(Stored entries)
▶
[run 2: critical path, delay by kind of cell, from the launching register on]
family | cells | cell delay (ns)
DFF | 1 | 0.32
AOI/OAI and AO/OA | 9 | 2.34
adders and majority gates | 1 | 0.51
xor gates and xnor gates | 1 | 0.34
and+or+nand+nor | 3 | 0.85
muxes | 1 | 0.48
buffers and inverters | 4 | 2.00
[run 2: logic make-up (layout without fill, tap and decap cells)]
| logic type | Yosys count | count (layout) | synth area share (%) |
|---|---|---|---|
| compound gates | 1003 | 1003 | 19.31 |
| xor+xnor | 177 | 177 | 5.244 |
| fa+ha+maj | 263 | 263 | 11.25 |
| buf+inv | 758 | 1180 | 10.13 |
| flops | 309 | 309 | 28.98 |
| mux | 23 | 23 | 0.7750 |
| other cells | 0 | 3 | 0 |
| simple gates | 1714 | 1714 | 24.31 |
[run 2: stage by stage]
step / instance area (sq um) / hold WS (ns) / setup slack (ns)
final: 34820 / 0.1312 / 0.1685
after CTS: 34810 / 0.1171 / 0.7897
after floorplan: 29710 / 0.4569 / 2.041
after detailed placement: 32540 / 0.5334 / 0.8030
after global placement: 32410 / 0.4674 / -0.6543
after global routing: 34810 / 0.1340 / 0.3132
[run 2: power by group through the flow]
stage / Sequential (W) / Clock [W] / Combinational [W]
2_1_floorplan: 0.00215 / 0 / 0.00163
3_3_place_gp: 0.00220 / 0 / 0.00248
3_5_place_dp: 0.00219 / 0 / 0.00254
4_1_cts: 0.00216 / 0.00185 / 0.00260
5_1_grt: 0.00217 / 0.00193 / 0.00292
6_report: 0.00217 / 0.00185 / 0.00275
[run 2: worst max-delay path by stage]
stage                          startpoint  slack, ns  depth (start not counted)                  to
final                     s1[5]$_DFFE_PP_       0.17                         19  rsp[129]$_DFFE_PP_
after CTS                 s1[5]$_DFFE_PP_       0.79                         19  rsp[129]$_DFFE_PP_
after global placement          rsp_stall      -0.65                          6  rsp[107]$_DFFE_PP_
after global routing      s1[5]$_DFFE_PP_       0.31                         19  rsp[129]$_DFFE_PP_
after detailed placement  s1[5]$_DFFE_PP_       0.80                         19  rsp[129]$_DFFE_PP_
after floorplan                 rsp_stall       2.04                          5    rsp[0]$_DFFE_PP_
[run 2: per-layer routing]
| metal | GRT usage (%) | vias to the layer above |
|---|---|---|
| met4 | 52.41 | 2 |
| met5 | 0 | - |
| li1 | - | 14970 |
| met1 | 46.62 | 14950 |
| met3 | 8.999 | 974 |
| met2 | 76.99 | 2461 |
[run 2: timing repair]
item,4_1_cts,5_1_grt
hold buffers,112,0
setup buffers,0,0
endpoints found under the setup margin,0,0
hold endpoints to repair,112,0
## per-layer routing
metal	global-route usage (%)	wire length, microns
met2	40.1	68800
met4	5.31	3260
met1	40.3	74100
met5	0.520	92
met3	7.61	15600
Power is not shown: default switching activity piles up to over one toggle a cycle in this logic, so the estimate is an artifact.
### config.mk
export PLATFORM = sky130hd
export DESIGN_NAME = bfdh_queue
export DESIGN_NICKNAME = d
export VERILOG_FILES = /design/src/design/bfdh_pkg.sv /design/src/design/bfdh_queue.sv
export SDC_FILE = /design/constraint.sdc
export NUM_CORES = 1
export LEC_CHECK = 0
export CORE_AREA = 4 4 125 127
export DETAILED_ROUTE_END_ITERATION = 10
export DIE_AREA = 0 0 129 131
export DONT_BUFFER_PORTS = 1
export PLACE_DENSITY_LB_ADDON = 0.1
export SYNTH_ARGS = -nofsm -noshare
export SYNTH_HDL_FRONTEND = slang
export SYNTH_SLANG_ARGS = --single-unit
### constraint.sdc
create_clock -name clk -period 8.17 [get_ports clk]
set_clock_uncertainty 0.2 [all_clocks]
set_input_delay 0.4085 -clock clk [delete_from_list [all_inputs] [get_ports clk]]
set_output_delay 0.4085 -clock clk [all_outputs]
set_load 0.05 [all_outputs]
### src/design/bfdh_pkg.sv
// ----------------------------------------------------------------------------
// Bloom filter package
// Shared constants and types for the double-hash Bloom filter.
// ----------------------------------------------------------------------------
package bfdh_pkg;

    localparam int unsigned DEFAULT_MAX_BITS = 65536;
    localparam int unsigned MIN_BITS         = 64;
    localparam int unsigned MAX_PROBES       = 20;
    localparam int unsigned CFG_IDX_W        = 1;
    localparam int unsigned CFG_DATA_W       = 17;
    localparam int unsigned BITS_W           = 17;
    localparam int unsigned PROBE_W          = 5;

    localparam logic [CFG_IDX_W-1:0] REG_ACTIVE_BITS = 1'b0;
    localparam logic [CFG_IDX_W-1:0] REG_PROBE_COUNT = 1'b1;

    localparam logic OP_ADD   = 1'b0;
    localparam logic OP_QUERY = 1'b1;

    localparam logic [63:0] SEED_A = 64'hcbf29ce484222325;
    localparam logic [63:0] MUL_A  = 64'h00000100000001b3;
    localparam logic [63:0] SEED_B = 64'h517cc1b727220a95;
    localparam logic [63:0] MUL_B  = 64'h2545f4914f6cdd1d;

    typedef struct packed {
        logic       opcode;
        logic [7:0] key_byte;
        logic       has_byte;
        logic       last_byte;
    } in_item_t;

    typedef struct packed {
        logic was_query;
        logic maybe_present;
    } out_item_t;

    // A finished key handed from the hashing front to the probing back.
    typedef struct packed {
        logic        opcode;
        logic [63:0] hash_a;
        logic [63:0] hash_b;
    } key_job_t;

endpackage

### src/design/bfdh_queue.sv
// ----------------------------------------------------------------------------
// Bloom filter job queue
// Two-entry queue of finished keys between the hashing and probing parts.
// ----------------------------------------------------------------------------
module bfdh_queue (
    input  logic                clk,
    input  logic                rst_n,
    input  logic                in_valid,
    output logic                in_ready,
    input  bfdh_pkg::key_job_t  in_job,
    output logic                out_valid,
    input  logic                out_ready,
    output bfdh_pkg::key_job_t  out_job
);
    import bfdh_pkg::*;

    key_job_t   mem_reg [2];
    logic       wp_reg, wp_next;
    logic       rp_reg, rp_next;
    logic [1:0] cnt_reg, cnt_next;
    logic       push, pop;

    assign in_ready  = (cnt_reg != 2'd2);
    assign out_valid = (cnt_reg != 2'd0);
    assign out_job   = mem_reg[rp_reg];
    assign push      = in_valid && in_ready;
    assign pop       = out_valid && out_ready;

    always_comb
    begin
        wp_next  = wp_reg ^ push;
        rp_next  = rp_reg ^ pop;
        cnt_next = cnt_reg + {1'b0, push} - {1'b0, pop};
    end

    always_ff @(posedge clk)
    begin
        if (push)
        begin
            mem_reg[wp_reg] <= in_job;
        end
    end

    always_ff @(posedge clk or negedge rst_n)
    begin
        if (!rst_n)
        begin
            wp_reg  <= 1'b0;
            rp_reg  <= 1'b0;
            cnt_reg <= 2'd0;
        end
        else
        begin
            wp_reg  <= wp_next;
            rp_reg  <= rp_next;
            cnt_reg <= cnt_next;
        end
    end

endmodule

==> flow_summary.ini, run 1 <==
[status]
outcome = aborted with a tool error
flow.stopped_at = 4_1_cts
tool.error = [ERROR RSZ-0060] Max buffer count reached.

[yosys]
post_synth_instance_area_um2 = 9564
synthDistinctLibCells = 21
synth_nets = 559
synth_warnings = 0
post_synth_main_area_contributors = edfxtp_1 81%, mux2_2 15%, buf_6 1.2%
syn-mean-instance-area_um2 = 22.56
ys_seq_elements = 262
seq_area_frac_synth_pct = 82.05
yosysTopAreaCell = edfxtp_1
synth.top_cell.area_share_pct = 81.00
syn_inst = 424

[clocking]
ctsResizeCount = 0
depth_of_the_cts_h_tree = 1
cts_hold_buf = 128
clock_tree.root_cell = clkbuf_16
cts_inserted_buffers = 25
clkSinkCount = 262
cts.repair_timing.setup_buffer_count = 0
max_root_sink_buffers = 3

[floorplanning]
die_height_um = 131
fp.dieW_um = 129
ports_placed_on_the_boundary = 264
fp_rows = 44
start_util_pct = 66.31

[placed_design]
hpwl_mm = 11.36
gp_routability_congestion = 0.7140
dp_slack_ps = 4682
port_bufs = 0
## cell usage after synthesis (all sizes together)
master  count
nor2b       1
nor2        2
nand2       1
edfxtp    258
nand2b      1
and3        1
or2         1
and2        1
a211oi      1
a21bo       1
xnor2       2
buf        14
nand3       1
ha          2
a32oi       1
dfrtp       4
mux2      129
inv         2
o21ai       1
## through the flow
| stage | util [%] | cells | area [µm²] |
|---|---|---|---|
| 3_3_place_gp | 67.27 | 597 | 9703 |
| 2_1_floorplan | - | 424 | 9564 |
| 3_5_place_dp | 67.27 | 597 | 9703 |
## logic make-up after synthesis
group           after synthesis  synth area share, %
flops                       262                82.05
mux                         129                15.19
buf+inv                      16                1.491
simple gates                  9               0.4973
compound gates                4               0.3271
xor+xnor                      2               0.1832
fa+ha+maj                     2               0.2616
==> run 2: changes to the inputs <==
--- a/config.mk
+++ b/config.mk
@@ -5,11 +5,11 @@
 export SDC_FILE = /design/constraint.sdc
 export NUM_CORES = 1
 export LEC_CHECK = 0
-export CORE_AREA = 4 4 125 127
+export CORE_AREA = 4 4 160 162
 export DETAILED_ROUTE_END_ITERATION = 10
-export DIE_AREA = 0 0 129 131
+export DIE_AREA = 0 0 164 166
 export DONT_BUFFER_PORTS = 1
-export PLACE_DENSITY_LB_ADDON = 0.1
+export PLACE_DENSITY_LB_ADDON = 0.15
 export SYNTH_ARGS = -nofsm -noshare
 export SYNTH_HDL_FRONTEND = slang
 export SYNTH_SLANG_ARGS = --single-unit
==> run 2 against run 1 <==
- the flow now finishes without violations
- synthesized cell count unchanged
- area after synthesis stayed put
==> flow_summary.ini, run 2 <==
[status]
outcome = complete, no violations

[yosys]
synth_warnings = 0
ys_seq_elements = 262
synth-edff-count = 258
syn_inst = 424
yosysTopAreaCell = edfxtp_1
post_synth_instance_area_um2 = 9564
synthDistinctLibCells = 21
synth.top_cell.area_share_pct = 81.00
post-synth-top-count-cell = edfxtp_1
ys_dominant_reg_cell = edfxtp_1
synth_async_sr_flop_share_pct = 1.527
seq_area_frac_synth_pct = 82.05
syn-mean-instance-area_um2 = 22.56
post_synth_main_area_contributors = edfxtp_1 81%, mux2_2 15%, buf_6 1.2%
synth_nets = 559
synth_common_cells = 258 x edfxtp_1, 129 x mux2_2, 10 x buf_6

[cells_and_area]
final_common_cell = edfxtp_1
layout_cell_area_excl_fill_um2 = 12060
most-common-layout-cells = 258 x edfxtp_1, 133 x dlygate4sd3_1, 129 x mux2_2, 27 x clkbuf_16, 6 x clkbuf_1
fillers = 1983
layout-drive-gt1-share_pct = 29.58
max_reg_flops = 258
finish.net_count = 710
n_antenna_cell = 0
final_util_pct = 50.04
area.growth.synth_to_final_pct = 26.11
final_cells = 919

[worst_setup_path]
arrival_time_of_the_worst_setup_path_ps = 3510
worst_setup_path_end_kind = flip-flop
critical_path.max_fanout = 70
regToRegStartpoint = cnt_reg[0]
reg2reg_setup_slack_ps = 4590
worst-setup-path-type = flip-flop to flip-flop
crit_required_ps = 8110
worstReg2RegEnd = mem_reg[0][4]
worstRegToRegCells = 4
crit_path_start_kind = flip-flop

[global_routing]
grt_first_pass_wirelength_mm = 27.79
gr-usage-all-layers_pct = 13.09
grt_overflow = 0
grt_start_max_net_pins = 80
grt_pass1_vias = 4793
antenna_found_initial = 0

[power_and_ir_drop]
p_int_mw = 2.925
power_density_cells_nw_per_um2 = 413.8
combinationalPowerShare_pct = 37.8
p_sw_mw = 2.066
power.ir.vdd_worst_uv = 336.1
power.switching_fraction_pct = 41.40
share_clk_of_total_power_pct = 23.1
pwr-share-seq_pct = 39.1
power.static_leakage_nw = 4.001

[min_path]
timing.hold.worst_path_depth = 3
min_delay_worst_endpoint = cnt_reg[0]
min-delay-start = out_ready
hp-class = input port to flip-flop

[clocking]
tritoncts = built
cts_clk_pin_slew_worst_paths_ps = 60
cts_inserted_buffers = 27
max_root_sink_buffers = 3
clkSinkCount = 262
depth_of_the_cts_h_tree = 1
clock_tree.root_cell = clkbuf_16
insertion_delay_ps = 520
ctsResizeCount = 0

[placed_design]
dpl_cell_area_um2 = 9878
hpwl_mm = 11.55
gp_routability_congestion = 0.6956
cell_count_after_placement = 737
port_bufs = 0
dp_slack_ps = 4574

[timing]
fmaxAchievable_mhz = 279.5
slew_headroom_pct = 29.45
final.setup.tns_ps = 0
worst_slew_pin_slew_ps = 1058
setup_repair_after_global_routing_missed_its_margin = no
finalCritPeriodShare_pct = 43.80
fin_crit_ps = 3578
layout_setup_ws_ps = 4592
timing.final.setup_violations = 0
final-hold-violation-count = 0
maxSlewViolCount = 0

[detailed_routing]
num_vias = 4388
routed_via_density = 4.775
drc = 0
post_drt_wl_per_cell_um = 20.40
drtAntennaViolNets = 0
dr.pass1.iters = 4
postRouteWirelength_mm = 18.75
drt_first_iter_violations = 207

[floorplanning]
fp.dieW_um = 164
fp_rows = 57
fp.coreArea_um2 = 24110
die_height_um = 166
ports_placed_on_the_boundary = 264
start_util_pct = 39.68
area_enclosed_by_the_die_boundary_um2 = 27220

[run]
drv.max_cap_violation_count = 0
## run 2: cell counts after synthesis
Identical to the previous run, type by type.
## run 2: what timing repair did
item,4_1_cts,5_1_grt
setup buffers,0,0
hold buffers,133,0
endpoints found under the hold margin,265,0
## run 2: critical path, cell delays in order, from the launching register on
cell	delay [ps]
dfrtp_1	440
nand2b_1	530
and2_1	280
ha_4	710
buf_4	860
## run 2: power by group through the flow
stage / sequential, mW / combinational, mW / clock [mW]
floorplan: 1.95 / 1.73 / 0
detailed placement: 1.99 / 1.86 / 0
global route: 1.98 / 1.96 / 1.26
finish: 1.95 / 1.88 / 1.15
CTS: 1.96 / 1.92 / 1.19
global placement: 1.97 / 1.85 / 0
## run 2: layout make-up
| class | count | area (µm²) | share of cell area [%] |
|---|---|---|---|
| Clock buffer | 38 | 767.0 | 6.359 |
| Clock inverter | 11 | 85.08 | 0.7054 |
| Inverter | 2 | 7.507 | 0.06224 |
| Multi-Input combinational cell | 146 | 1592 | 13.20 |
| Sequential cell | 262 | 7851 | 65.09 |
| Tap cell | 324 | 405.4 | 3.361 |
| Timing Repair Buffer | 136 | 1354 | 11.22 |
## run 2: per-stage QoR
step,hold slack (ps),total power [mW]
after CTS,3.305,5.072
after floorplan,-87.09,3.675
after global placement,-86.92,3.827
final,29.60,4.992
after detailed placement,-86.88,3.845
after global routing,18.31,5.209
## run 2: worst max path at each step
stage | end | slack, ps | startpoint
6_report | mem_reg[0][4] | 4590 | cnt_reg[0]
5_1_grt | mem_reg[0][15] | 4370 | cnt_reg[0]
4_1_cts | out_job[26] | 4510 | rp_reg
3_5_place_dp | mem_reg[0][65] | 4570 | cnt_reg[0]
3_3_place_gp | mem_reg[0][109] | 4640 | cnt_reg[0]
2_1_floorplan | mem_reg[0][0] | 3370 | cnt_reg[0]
◀
Where a line above contains the string "metal", copy that line.

| metal | GRT usage (%) | vias to the layer above |
metal	global-route usage (%)	wire length, microns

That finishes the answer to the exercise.